今日も早く出ねばならないのはそれだ。まあ昨日の今日で無いとは思うが、絡まれるのを避けるため。
一歩間違えば命に関わる事だから、念を入れるに越したことは無い。

昨日とて、本当は背後の気配など無視したかったのだが、あまりにしつこく尾けてくるものだから、一般人に迷惑を掛けないためにも路地裏に誘導してやり合わざるを得ない状態になったのだ。

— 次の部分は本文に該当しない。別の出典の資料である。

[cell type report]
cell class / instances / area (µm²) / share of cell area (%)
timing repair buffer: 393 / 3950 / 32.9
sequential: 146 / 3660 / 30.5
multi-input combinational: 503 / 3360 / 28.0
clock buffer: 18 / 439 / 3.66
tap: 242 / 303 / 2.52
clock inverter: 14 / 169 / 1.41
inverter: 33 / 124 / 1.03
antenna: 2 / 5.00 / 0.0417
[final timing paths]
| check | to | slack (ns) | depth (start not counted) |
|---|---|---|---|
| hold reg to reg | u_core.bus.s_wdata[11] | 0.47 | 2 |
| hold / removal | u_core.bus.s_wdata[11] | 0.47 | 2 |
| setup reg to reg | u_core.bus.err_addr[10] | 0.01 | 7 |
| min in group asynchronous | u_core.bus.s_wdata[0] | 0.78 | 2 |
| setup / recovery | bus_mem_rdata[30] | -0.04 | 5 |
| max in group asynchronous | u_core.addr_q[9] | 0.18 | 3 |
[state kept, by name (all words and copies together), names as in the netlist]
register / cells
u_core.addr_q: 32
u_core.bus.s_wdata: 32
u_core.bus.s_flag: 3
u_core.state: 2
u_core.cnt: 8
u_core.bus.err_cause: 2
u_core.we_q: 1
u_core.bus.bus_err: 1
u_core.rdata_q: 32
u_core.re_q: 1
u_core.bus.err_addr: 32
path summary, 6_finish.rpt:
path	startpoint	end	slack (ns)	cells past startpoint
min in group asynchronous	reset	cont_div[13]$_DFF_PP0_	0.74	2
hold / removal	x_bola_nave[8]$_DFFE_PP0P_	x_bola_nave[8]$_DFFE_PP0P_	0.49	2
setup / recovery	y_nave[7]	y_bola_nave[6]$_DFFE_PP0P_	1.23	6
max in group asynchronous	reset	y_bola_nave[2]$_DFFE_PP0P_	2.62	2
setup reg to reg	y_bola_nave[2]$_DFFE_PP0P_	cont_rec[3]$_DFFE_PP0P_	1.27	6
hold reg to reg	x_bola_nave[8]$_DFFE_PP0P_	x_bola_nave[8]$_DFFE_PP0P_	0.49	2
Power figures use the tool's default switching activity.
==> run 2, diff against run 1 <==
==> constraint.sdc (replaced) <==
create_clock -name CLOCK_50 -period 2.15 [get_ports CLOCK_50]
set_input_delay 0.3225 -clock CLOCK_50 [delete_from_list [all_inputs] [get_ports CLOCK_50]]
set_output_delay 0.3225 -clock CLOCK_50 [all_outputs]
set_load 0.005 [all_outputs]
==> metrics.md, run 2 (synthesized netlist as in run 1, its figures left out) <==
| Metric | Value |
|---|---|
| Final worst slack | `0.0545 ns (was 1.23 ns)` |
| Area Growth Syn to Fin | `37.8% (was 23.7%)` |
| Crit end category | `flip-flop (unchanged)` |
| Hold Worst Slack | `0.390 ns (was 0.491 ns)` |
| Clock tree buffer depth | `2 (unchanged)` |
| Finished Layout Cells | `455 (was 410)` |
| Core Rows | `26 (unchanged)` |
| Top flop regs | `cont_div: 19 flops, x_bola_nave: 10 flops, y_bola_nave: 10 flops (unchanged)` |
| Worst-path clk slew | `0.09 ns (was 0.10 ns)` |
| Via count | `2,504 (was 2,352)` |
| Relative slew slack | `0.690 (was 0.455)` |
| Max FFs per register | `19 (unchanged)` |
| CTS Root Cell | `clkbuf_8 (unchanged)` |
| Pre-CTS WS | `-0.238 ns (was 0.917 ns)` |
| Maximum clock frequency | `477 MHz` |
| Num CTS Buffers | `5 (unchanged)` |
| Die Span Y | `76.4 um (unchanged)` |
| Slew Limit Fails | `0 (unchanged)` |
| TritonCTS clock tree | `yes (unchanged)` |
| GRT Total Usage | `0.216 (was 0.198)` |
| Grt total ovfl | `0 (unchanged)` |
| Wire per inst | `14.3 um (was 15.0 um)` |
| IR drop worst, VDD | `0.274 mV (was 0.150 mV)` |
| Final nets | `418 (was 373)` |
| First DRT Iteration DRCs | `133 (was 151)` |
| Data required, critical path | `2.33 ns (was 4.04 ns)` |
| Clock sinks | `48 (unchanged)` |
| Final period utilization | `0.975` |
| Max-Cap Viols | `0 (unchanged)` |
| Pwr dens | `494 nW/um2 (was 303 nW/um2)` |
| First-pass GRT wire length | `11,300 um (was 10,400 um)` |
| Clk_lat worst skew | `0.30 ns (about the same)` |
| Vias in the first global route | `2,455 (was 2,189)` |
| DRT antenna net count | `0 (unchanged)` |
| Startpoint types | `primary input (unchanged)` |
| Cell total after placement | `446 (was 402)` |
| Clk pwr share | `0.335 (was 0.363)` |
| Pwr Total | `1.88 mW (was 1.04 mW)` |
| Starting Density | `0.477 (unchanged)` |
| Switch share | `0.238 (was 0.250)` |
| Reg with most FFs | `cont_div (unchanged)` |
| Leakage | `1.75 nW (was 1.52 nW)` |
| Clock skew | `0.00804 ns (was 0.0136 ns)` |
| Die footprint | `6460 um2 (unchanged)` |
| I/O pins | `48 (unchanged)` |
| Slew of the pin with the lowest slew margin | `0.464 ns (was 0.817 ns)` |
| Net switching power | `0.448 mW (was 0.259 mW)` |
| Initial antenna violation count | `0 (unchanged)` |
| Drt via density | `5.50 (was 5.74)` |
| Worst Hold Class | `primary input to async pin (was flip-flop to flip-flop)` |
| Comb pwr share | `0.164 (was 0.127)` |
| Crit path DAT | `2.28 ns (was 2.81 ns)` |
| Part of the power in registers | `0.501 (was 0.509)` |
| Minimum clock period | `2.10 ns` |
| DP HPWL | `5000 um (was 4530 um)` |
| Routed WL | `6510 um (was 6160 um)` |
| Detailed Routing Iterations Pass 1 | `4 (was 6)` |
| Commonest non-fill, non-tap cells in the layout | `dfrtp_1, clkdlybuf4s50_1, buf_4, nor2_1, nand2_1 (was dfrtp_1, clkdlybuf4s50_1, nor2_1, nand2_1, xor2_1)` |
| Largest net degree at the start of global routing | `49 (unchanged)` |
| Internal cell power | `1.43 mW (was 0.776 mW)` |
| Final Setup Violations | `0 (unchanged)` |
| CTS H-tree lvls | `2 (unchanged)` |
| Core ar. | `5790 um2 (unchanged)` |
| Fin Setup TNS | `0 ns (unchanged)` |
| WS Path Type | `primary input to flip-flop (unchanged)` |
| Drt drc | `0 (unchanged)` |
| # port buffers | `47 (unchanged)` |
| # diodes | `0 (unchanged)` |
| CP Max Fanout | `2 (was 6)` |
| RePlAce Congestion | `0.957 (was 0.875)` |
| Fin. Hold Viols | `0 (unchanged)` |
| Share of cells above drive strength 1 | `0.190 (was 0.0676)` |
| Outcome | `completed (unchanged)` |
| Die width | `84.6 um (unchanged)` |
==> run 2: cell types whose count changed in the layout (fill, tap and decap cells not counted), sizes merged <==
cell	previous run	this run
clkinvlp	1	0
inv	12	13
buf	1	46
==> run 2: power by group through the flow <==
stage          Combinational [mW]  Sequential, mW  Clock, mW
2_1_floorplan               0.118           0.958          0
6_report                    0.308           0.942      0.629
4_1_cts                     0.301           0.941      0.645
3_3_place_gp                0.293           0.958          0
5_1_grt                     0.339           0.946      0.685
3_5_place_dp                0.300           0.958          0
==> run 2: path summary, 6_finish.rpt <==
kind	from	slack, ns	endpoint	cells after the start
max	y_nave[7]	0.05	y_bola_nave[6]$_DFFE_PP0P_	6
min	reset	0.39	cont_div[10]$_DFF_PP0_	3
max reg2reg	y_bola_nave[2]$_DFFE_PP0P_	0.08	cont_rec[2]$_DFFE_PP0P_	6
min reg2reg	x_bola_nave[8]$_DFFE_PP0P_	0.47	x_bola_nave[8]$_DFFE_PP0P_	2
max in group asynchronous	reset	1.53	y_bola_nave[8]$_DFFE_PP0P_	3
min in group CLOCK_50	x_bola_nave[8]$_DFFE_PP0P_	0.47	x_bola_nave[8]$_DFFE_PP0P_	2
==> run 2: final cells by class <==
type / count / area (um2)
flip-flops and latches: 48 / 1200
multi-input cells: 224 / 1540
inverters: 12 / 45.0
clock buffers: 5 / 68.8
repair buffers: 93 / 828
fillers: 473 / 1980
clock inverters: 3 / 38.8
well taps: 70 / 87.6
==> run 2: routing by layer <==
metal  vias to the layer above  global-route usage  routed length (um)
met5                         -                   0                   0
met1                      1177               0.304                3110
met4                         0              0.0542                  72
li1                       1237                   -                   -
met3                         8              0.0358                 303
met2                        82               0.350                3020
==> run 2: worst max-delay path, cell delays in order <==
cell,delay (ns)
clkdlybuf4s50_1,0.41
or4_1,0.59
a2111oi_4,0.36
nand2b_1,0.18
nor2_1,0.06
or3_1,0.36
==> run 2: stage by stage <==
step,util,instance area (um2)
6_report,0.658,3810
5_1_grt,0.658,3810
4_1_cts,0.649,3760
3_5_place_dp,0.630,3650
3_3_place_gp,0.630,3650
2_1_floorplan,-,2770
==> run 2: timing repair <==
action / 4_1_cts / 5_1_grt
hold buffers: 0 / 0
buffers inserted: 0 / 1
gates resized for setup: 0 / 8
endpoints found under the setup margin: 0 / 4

オモテの仕事がある以上、なるべくは厄介を起こさぬようにせねばならない。

そう考えてナイフ相手に素手で応戦、それでも割と楽に相手は地に伏せた。
その隙に立ち去ろうとしたのだが…、まあ、手加減をしすぎた。
意識のあったらしい男は、伏せた身で突如真後ろから足を切りつけて来やがった。そうは言ってもあの至近距離、すぐに物音に気づき避けたから掠る程度で済んだ。
だがもしあれがあと僅かに遅れていれば、腱を切られて後手に回っていたかもしれない。


出口でもう一度コツコツと爪先で地面を叩いて痛みの度合いを量り、スラックスのポケットに手を突っ込んでサイズの割に重い金属の存在を確かめて、店を後にした。
 
 
 
 
 
*
 
 
 
 
 

よく飽きもせず。

後ろを尾けてくる二つの気配に内心呆れに近い感情を覚えつつ、気を抜くわけにもいかない。

一人で駄目なら二人ってか。
大体、何故此処まで執拗に狙われるのだろうか。連日この調子で来られては、撒くにしろ相手するにしろ面倒だ。
今のところ自分の私宅だけは向こうさんには知られていないはずだった。未だ組長達の所に居座っていると思っているだろう。
もうあそこを出て五年以上経つが、常に私宅を隠し通すのには本当に気を使ってきた。だから相手しないならば何が何でも撒かなければならない。
 
そんな不確実な事をするよりは。
 
 
裏通りを求めて巡らした踵は、昨日と同じ路地裏へピタリと向けられた。まあ、もし相手が昨晩の男と同一人物であったら動きを読まれて厄介ではあるが、あの男であるなら全く同じ手を使ってくる筈が無いだろう。
 
 
速くもならず遅くもならず、引き離さず追いつかせず、絶妙な速度でそちらへと歩いていく。
そして、辿り着いた横道へスッと右に折れると、すぐにくるりと向きを変えて息を殺す。

…さて。
この狭い路地で二人来られては…正直キツい。
あの二人の間には少し距離があった。
迅速に片付ければ一人ずつ相手出来るか。
 
こんな所で仕留める気など無いが、威嚇にはなる。
 

ポケットに手を突っ込んで徐に小型拳銃を取り出すと、今にも路地を曲がってくるであろう相手へ向かって構え、親指で安全装置をカチリと解除した。